Isso pode acontecer, claro, mas parece óbvio que as ações do delegado e do procurador foram no mínimo precipitadas. Como também a conduta da mídia. Logo no início "O Globo" comparou o caso a Watergate - onde havia o fato concreto da invasão do escritório do Partido Democrata e, mesmo assim, só veio a renúncia em razão de fatos posteriores graves, no esforço oficial para obstruir a investigação.
O prontuário das organizações Globo, que já tinha as fraudes de 82 (Proconsult) e 89 (debate editado), engordou agora com a figura patética do delegado Bruno. Ao entregar as fotos ele mandou a mídia mentir para protegê-lo, dizendo que elas tinham sido roubadas. Depois mudou de idéia e assumiu tudo. Resultado da lambança: num texto "O Globo" assumiu a mentira como verdade, em outro deu versão diferente.
Receita promíscua de reportagem
No caso atual, pode-se até imaginar uma confraternização promíscua à porta da sede da Polícia Federal naquele 15 de setembro, com as equipes de jornalismo da Globo e as do marketing político tucano, de responsabilidade da produtora GW, cujos donos, por coincidência, são dois ex-jornalistas da mesma Globo, Luiz Gonzales (o G) e Woile Guimarães (o W).
O diretor de jornalismo da rede Globo, Ali Kamel, pode até achar que ao deixar de responder às 10 perguntas da revista varreu a sujeira para debaixo do debate. Mas as perguntas continuarão a perseguir o jornalismo do império Globo.
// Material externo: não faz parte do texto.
This design comes from an exercise in tuning for a short achievable clock period and few clock cycles on the open sky130 flow, not from production work. Only simulation tests tie the RTL to the original design; equivalence was not proved.

==> ember: inputs <==
Design bvm_core, start of the top module:
module bvm_core (
    input  wire        clk,
    input  wire        rst,           
    input  wire [12:0] prog_limit,    
    input  wire [15:0] max_steps,     
    output wire        mem_req,
    output wire        mem_we,
    output wire [11:0] mem_addr,
    output wire [7:0]  mem_wdata,
    input  wire        mem_ready,
    input  wire [7:0]  mem_rdata,
    input  wire [3:0]  dbg_addr,
    output wire [7:0]  dbg_data,
    output reg  [2:0]  status,        
    output reg  [15:0] pc,
    output reg  [15:0] last_pc,
    output reg  [31:0] last_word,
    output reg  [15:0] steps,
    output reg  [16:0] fault_addr,
    output reg         dz_valid,
    output reg  [15:0] dz_pc
);
    localparam ST_RUN = 3'd0, ST_HALT = 3'd1, ST_UNK = 3'd2, ST_OOB = 3'd3, ST_CEIL = 3'd4;
    localparam K_FETCH = 1'b0, K_LOAD = 1'b1;
    localparam DIB = 5;
    localparam DTW = 10 - DIB;        
    localparam NDL = 1 << DIB;
    reg [7:0] regs [0:15];
    assign dbg_data = regs[dbg_addr];
    reg [12:0] lim;           
    reg [15:0] ms_m1;         
    reg        end_pend;      
    reg [2:0]  end_code;
    reg        rp_req, rp_kind;
    reg [11:0] rp_addr;
    reg [12:0] pf_ptr;        
    reg [3:0]  sb_mask;       
    reg [11:0] sb_addr;
    reg [7:0]  sb_v0, sb_v1;  
    reg        sb_prog;       
    reg [7:0]  cb0 [0:63];
    reg [7:0]  cb1 [0:63];
    reg [7:0]  cb2 [0:63];
    reg [7:0]  cb3 [0:63];
    reg [63:0] cv0, cv1, cv2, cv3;
    reg [3:0]  ctag [0:63];
    reg [7:0]     db0 [0:NDL-1];
    reg [7:0]     db1 [0:NDL-1];
    reg [7:0]     db2 [0:NDL-1];
    reg [7:0]     db3 [0:NDL-1];
    reg [NDL-1:0] dv0, dv1, dv2, dv3;
    reg [DTW-1:0] dtag [0:NDL-1];
    reg [1:0]  bht [0:63];
    reg        e_valid, e_after_st;
  ...
Settings: LEC_CHECK=0, ABC_CLOCK_PERIOD_IN_PS=3000, CAP_MARGIN=20, CORE_MARGIN=2, CORE_UTILIZATION=32, SLEW_MARGIN=20; clock period 14.0 ns.
standard.sh (not shown) runs the stock make flow with config.mk's settings and CLKGATE_MAP_FILE= SYNTH_SCRIPT=/design/flow/synth_recipe.tcl, a recipe that flattens the netlist after the stock synthesis.
==> flow/flow/run.sh <==
#!/bin/bash
# Standard ORFS layout (the standard.sh), with timing repair aiming below the clock
# period. The repair before placement is skipped.
set -o pipefail
bash standard.sh SETUP_SLACK_MARGIN=6.0 REMOVE_ABC_BUFFERS=1 \
    SKIP_LAST_GASP=1 finish > layout_make.log 2>&1
==> nickel: changes against ember <==
==> flow/flow/run.sh (replaced) <==
#!/bin/bash
# Standard ORFS layout (the standard.sh), with timing repair aiming below the clock
# period. The repair before placement is skipped.
set -o pipefail
bash standard.sh SETUP_SLACK_MARGIN=5.6 REMOVE_ABC_BUFFERS=1 \
    SKIP_LAST_GASP=1 finish > layout_make.log 2>&1
Settings changed: CORE_UTILIZATION 32 to 40.
==> onyx: changes against ember <==
==> flow/run.sh (new file) <==
#!/bin/bash
# synth_recipe.tcl (not shown) runs the flow's synth.tcl, then flattens the netlist and writes it again
# the make line also repeats each setting of config.mk as NAME=value (left out here)
make -C /OpenROAD-flow-scripts/flow DESIGN_CONFIG=/design/flow/config.mk WORK_HOME=/design/flow/orfs CLKGATE_MAP_FILE= SYNTH_SCRIPT=/design/flow/synth_recipe.tcl finish
Settings changed: ABC_CLOCK_PERIOD_IN_PS 3000 to 5000, CORE_UTILIZATION 32 to 55, SETUP_SLACK_MARGIN from default to 5.
removed: flow/flow/run.sh
removed: flow/standard.sh
==> flow_metrics.tcl <==
set metrics [dict create \
    fin_worst_skew_ps 107 \
    finalMaxSlewViolations 18 \
    initial_utilization 0.321 \
    final_cell_mix "edfxtp_1, nand2_1, mux2i_1, nor2_1, mux4_2" \
    violations "capacitance limit, slew limit" \
    max_slew_margin -0.0255 \
    cap_violations 3 \
    status "failed layout checks" \
]
(the above is from ember)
Porta-voz oficioso da ditadura e colaborador da censura, como atestou uma vez o próprio ministro Armando Falcão, expõe hoje sua incompatibilidade com as regras democráticas.
Kamel fala em isenção, mas é acusado de ter encomendado o sumiço da fita de áudio na qual o delegado Bruno cita a Globo. Desapareceu ainda a fita, editada, sobre Abel Pereira, empresário ligado ao PSDB que supostamente tentava comprar o mesmo dossiê. Enfim, que diabo de jornalismo é esse, que suprime o que compromete um partido e escancara na manchete o que atinge o outro.